Increasing evidence from candidate gene studies suggest that polymorphisms in the donor and/or the recipient can influence susceptibility to bacterial, fungal and viral infections after HSCT. The identification of such markers may be useful in the clinical practice, as they may lead to the development of tailored strategies for the management of such patients. For instance, antimicrobial prophylaxes may be administered to patients undergoing a high risk to develop infections, thereby preventing the use of costly and sometimes toxic agents in patients who are at lower risk. However, many centers already use indiscriminate prophylaxis and/or preemptive treatment strategies that have proven to significantly reduce the infectious burden in this population. Alternatively, the use of immunosuppressive drugs after HSCT may be tailored to the individual risk, and/or novel immunomodulators (such as soluble pattern recognition receptors) may be developed to compensate for immune functions that are relatively deficient in selected individuals. However, studies have not translated into personalized management strategies so far. The major limitations include the fact that most studies identified genetic associations of a single polymorphism with a single pathogen. In the clinical practice, patients develop several infections either at the same time or sequentially, and each is influenced by a complex combination of demographic, clinical and genetic factors. The implementation of personalized approaches in the HSCT population would require the integration of these multiple factors within a global risk scoring system. Such approaches are currently limited by the relative small size of existing studies, the small number of available phenotypes as well as the limited number of genes and polymorphisms that have been tested.
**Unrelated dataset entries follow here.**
==> config.mk <==
export PLATFORM = sky130hd
export DESIGN_NAME = pipe_hazard_ctrl
export DESIGN_NICKNAME = d
export VERILOG_FILES = /design/src/rtl/pipe_pkg.sv /design/src/rtl/fwd_sel.sv /design/src/rtl/pipe_hazard_ctrl.sv
export SDC_FILE = /design/constraint.sdc
export NUM_CORES = 1
export LEC_CHECK = 0
export CORE_MARGIN = 3
export CORE_UTILIZATION = 43
export DETAILED_ROUTE_END_ITERATION = 7
export PLACE_DENSITY = 0.77
export SLEW_MARGIN = 20
export SYNTH_ARGS = -nofsm -noshare
export SYNTH_HDL_FRONTEND = slang
export SYNTH_SLANG_ARGS = --single-unit
==> constraint.sdc <==
create_clock -name clk -period 2.7 [get_ports clk]
set_clock_uncertainty 0.15 [all_clocks]
set_input_delay 0.81 -clock clk [delete_from_list [all_inputs] [get_ports clk]]
set_output_delay 0.81 -clock clk [all_outputs]
set_load 0.01 [all_outputs]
This goal could probably only be achieved with the implementation of very large cohorts of patients in several centers, with extensive clinical data and samples collection.

Abbreviations

CCR	=	chemokine (C-C motif) receptor
CMV	=	Cytomegalovirus
CTLA4	=	cytotoxic T-lymphocyte-associated protein 4
CXCL	=	CXC-chemokine ligand
D	=	donor
DC-SIGN	=	dendritic cell-specific ICAM-3-grabbing non-integrin 1
EBV	=	Epstein-Barr virus
FCGRIIA	=	Fc fragment of IgG, low affinity IIa receptor
FOXP3	=	forkhead box P3
GVHD	=	graft-versus-host disease
HHV-6	=	human herpes virus 6
HSCT	=	haematopoietic stem cell transplant
HSV	=	Herpes simplex virus
IFNG	=	interferon gamma
HSV	=	Herpes simplex virus
IFL3/4	=	interferon lambda 3/4
IL	=	interleukin
IL23R	=	interleukin 23 receptor
KIR	=	killer cell immunoglobulin-like receptor
LBP	=	lipopolysaccharide binding protein
MASP2	=	mannan-binding lectin serine peptidase 2
MBL	=	mannose banding lectin
MCP-1	=	monocyte chemoattractant protein 1
NOD2/CARD15	=	nucleotide-binding oligomerization domain containing 2/caspase recruitment domain-containing protein 15
P2X7	=	purinergic receptor P2X7
PLG	=	plasminogen
PTPN22	=	protein tyrosine phosphatase, non-receptor type 22
PTX3	=	pentraxin 3
R	=	recipient
RAGE	=	advanced glycosylation end product-specific receptor
RSV	=	respiratory syncytial virus
S100B	=	S100 calcium binding protein B
TLR	=	toll-like receptor
VEGFA	=	vascular endothelial growth factor A
VZV	=	Varicella-zoster virus

Disclosure of potential conflicts of interest

No potential conflicts of interest were disclosed.

Funding

P.-Y.B. is supported by the Swiss National Foundation (grants number 32003B_127613, and 324730-165954); the Leenaards Foundation; the Santos-Suarez Foundation; and the Loterie Romande. P.-Y. B. is a recipient of Mérieux Research Grant and is a participant in the European Union's Seventh Framework Program (FP7/2007-2013) under grant agreement number HEALTH-2010–260338 (ALLFUN).